▸ **WORK ITEM**
Give the lines below again exactly, starting with the line that holds "export DESIGN_NAME = step_trace_flat" and going on through the line that holds "export ABC_AREA = 1".

Stored data entries:
### config.mk
export PLATFORM = sky130hd
export DESIGN_NAME = step_trace_flat
export DESIGN_NICKNAME = d
export VERILOG_FILES = /design/src/rtl/step_trace_pkg.sv /design/src/rtl/step_trace_if.sv /design/src/rtl/step_trace_ram.sv /design/src/rtl/step_trace.sv /design/src/flat_wrapper.sv
export SDC_FILE = /design/constraint.sdc
export NUM_CORES = 1
export LEC_CHECK = 0
export ABC_AREA = 1
export BUFFER_PORTS_ARGS = -buffer_cell sky130_fd_sc_hd__buf_4
export CAP_MARGIN = 30
export CORE_MARGIN = 2
export CORE_UTILIZATION = 35
export CTS_CLUSTER_SIZE = 14
export DETAILED_ROUTE_END_ITERATION = 10
export SLEW_MARGIN = 20
export SYNTH_ARGS = -nofsm -noshare
export SYNTH_HDL_FRONTEND = slang
export SYNTH_SLANG_ARGS = --single-unit
### constraint.sdc
create_clock -name CLK -period 12.75 [get_ports CLK]
set_input_delay 1.9125 -clock CLK [delete_from_list [all_inputs] [get_ports CLK]]
set_output_delay 1.9125 -clock CLK [all_outputs]
set_load 0.01 [all_outputs]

▸ **TASK RESPONSE**
export DESIGN_NAME = step_trace_flat
export DESIGN_NICKNAME = d
export VERILOG_FILES = /design/src/rtl/step_trace_pkg.sv /design/src/rtl/step_trace_if.sv /design/src/rtl/step_trace_ram.sv /design/src/rtl/step_trace.sv /design/src/flat_wrapper.sv
export SDC_FILE = /design/constraint.sdc
export NUM_CORES = 1
export LEC_CHECK = 0
export ABC_AREA = 1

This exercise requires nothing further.